§ **REQUIREMENT**
Go through the records and copy each line where the string "about" occurs.

§ **PROVIDED DATA**
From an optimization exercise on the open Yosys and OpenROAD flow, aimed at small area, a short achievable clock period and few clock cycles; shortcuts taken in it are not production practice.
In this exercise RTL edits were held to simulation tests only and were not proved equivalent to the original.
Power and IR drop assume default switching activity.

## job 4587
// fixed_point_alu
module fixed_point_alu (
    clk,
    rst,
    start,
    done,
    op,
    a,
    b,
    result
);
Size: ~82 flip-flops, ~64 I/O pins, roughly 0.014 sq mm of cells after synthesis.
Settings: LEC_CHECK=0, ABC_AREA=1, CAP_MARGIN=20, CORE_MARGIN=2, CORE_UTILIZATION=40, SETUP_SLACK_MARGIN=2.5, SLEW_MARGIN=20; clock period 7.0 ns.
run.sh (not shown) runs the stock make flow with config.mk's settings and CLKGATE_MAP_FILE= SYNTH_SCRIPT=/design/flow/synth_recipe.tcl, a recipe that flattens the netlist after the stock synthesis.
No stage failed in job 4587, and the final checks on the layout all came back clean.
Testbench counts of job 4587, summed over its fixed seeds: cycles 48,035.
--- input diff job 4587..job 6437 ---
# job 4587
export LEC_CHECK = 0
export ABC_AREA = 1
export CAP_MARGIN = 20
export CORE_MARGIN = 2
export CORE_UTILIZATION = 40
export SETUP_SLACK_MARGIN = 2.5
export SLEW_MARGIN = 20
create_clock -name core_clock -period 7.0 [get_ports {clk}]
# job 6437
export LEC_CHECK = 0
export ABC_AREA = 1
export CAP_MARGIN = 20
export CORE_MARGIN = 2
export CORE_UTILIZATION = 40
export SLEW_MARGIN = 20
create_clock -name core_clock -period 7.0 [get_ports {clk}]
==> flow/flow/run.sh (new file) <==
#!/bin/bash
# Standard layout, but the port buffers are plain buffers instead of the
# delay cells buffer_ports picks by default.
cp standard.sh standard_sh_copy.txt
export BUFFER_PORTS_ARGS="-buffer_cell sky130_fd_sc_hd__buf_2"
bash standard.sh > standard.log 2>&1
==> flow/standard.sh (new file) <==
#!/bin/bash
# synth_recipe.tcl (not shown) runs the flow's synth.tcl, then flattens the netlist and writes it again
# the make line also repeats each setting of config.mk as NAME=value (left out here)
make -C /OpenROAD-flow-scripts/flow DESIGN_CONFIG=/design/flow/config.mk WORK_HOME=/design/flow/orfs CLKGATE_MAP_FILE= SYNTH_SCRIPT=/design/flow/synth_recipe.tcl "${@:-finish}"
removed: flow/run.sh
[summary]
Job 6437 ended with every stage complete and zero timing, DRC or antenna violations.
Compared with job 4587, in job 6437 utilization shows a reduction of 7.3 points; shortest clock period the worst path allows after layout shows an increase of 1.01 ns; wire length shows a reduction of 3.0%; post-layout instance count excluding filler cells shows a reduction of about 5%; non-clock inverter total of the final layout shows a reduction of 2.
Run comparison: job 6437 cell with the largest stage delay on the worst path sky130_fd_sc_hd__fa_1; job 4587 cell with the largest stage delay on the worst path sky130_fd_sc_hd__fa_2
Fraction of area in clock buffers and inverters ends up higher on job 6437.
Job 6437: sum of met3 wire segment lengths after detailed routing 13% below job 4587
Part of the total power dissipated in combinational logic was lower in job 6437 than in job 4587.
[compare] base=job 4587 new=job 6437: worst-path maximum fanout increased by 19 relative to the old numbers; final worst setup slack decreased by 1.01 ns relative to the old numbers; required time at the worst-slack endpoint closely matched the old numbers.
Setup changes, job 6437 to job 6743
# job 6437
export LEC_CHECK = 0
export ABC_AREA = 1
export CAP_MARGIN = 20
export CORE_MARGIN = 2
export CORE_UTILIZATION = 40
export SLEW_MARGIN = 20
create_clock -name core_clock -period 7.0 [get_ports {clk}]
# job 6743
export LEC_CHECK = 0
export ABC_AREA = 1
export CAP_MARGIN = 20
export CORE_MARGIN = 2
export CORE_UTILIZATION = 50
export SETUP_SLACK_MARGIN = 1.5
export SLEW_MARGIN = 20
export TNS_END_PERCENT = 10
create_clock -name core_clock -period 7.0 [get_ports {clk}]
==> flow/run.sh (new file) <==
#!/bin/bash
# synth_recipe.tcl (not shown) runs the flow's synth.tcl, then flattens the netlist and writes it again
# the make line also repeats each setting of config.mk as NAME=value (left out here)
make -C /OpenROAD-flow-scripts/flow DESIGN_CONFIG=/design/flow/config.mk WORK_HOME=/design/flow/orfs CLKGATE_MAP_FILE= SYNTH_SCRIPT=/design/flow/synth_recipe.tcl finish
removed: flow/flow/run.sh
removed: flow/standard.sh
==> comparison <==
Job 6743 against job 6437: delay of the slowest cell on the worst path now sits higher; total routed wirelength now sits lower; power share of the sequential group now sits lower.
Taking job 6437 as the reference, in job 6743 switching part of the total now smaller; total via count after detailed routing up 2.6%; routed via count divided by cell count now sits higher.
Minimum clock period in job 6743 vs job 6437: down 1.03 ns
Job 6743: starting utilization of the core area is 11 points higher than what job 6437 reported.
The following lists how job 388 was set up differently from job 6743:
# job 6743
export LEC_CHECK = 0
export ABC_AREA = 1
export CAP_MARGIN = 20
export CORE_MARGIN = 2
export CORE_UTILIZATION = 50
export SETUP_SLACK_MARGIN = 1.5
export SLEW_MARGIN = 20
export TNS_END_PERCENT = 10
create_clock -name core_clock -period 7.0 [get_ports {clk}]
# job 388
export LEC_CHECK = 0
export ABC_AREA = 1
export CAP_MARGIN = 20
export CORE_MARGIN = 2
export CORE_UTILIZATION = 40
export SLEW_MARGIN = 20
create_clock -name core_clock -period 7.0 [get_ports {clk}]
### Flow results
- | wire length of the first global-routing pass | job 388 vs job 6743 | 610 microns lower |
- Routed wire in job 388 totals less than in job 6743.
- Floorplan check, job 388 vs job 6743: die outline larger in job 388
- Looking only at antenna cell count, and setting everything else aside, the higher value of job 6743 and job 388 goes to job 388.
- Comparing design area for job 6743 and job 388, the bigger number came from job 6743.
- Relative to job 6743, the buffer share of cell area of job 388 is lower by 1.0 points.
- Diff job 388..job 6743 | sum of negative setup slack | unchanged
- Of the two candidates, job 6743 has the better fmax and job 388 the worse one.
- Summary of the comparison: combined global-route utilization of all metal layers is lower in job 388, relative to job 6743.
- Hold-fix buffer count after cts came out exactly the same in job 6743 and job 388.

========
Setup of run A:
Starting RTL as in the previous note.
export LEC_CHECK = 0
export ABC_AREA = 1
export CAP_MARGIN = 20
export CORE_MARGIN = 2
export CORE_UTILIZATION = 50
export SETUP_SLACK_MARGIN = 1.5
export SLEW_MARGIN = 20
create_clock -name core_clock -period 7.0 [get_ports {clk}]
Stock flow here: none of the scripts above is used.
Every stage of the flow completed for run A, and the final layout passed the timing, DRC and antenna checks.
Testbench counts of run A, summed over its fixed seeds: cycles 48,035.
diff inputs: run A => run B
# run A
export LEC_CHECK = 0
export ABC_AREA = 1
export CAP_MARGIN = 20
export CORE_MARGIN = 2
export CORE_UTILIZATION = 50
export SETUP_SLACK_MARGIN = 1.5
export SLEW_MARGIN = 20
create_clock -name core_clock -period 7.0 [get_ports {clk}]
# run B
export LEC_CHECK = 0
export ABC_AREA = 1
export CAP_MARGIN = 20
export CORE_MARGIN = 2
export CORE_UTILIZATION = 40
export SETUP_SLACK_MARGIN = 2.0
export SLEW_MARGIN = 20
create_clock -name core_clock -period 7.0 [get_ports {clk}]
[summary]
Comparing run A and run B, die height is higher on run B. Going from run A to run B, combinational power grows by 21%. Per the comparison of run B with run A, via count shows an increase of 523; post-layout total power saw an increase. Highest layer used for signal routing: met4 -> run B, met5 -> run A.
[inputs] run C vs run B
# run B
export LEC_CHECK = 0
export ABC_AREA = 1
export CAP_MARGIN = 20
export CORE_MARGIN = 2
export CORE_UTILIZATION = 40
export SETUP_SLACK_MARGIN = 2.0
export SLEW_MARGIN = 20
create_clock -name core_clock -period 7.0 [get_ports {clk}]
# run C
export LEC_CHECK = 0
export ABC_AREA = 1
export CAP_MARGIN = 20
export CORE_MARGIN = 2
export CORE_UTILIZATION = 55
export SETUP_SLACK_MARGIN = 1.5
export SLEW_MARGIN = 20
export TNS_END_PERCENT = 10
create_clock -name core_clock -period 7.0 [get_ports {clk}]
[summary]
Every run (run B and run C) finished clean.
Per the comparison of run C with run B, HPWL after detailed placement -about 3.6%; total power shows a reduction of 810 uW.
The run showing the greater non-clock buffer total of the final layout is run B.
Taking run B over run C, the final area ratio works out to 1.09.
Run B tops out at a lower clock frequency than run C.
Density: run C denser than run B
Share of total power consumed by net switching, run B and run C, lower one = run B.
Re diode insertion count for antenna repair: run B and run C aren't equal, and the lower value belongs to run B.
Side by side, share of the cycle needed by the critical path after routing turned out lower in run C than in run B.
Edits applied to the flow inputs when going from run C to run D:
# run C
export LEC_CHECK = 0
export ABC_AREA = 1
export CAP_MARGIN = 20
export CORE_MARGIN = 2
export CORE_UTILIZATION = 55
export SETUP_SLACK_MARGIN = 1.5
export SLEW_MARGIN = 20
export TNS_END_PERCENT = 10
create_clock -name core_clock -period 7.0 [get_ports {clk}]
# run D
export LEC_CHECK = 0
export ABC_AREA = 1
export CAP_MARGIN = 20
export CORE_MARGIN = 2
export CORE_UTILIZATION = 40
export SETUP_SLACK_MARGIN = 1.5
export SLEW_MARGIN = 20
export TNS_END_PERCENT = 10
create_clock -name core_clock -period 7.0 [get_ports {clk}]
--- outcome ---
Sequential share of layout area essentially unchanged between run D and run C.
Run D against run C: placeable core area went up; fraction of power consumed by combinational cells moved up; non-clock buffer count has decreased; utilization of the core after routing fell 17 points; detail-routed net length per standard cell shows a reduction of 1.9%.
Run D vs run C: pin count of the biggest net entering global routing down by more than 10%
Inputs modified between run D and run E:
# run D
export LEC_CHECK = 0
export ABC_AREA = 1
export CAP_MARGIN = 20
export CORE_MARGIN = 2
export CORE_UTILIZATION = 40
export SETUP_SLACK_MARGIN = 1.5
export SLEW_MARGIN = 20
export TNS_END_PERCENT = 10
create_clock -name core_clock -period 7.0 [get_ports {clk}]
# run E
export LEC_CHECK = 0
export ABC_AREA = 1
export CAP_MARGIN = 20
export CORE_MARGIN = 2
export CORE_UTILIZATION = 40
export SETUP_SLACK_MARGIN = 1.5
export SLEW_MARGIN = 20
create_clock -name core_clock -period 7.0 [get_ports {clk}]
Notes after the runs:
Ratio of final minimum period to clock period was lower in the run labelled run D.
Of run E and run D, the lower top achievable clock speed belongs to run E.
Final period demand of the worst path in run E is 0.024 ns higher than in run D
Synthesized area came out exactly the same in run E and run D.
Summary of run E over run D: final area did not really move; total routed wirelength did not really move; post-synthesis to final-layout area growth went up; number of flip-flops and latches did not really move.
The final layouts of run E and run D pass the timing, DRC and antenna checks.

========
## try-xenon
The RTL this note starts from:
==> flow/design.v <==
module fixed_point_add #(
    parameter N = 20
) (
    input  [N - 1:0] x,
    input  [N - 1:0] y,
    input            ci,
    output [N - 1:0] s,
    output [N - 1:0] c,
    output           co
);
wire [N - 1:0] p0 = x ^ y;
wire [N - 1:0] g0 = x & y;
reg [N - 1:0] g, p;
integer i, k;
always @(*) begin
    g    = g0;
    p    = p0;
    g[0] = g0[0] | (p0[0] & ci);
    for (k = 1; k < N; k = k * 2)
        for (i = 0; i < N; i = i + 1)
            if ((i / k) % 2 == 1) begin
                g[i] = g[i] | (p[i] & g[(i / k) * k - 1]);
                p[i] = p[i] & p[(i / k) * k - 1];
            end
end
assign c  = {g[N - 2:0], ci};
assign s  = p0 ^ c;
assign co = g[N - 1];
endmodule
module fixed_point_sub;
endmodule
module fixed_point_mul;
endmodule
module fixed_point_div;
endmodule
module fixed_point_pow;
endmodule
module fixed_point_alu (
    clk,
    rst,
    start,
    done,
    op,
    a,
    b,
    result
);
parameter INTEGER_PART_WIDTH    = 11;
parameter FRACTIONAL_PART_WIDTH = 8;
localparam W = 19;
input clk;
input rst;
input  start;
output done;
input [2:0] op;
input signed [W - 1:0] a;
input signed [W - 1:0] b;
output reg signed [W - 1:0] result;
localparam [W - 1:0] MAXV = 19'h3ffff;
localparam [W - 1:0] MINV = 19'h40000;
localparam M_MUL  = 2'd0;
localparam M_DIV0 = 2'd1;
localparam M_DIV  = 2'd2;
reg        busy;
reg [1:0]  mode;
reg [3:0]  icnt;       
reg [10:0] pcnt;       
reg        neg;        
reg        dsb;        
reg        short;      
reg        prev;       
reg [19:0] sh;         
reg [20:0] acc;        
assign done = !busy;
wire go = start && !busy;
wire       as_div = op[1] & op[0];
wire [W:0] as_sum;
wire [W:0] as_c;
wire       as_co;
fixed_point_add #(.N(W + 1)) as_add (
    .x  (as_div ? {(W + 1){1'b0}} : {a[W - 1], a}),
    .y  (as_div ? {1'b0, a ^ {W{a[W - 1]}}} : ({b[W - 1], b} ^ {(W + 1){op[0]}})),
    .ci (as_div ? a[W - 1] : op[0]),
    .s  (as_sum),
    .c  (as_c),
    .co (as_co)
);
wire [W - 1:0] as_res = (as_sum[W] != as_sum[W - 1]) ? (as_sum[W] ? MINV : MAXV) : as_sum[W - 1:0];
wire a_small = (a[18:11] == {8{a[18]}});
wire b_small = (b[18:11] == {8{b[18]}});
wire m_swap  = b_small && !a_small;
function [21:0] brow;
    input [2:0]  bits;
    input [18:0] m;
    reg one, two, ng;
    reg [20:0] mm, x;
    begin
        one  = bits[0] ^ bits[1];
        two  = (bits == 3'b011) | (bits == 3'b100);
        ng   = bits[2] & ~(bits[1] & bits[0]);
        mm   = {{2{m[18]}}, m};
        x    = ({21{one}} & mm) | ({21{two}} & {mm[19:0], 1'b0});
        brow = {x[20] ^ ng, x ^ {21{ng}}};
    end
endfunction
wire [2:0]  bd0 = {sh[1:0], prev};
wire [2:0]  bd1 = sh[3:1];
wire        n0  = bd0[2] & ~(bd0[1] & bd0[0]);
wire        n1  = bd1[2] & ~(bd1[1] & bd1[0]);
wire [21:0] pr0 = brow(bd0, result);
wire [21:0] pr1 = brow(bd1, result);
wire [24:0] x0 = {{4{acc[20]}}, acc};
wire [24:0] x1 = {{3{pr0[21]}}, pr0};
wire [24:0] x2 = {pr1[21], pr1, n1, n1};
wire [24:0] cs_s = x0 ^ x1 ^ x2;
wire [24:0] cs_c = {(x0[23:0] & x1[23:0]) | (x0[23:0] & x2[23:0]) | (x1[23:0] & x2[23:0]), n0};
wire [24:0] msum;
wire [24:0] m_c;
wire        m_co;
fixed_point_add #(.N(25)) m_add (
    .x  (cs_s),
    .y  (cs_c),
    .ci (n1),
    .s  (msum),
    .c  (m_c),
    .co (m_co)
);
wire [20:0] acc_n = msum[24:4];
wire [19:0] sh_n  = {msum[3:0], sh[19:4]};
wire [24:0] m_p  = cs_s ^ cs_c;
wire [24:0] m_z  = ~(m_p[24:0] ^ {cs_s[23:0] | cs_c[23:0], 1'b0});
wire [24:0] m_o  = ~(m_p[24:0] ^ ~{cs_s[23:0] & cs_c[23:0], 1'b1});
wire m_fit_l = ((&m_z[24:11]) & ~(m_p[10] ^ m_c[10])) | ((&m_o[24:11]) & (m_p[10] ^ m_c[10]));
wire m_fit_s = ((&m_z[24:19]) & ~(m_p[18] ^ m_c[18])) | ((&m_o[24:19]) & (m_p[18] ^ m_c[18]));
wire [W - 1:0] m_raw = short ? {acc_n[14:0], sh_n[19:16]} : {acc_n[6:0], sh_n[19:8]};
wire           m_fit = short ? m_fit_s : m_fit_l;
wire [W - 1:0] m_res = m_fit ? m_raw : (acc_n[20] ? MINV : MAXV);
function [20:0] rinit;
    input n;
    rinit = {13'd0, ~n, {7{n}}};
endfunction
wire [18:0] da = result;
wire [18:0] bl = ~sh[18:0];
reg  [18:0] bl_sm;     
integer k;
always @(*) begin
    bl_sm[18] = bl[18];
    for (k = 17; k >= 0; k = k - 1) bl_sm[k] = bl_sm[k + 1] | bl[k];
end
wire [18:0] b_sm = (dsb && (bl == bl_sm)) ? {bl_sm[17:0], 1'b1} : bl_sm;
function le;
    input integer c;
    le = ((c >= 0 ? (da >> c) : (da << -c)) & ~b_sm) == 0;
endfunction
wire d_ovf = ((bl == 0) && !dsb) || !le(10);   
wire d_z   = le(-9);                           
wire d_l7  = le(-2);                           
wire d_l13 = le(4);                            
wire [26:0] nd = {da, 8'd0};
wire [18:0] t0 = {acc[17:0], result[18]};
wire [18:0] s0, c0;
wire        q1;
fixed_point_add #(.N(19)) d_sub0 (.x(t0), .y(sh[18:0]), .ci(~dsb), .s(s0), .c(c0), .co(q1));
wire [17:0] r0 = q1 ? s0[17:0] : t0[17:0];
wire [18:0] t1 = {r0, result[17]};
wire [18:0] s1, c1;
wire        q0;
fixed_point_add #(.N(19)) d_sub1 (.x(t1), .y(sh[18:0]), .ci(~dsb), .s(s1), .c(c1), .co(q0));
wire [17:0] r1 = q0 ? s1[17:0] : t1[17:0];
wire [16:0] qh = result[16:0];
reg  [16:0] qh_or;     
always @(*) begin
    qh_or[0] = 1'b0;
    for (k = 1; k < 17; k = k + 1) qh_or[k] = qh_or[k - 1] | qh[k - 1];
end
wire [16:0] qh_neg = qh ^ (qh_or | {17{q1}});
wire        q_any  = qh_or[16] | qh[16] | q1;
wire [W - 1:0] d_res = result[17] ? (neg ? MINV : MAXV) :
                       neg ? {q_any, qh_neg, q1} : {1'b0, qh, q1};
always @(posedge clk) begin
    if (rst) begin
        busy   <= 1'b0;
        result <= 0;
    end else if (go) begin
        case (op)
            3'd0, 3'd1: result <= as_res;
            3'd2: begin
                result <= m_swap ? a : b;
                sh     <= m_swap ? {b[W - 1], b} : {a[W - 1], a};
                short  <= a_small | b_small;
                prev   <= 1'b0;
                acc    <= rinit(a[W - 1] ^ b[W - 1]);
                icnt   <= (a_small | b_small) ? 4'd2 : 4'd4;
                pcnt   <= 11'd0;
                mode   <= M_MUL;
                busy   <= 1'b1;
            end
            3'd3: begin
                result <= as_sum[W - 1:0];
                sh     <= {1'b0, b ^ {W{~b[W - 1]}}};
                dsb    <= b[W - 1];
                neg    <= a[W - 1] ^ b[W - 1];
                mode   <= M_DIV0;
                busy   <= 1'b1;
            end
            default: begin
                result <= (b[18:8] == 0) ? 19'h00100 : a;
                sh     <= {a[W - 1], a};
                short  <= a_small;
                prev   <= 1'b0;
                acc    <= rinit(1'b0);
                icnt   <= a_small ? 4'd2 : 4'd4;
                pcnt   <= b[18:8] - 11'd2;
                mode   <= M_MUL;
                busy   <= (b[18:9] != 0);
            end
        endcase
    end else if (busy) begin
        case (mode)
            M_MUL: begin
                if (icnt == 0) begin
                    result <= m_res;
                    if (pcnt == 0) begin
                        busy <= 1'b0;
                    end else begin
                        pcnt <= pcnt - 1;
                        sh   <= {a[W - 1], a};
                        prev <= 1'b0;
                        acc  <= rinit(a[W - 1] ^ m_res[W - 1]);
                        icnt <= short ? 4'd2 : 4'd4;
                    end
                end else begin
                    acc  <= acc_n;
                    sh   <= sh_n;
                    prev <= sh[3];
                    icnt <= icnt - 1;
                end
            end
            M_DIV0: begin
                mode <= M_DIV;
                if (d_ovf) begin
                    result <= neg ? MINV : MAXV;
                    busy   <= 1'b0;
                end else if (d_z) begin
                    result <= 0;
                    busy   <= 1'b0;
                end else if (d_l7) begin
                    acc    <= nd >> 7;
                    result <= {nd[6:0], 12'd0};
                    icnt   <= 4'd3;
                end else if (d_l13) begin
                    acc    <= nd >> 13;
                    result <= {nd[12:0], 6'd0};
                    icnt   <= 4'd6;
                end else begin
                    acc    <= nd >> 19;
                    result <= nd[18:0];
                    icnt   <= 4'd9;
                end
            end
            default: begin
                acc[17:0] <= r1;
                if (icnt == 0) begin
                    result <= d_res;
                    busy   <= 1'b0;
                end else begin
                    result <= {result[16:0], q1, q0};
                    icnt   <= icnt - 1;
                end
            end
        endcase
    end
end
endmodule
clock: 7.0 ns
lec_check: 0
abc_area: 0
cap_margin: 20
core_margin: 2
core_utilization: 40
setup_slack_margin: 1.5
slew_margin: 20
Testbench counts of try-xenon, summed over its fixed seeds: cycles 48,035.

§ **RESULT BELOW**
Compared with job 4587, in job 6437 utilization shows a reduction of 7.3 points; shortest clock period the worst path allows after layout shows an increase of 1.01 ns; wire length shows a reduction of 3.0%; post-layout instance count excluding filler cells shows a reduction of about 5%; non-clock inverter total of the final layout shows a reduction of 2.
Per the comparison of run C with run B, HPWL after detailed placement -about 3.6%; total power shows a reduction of 810 uW.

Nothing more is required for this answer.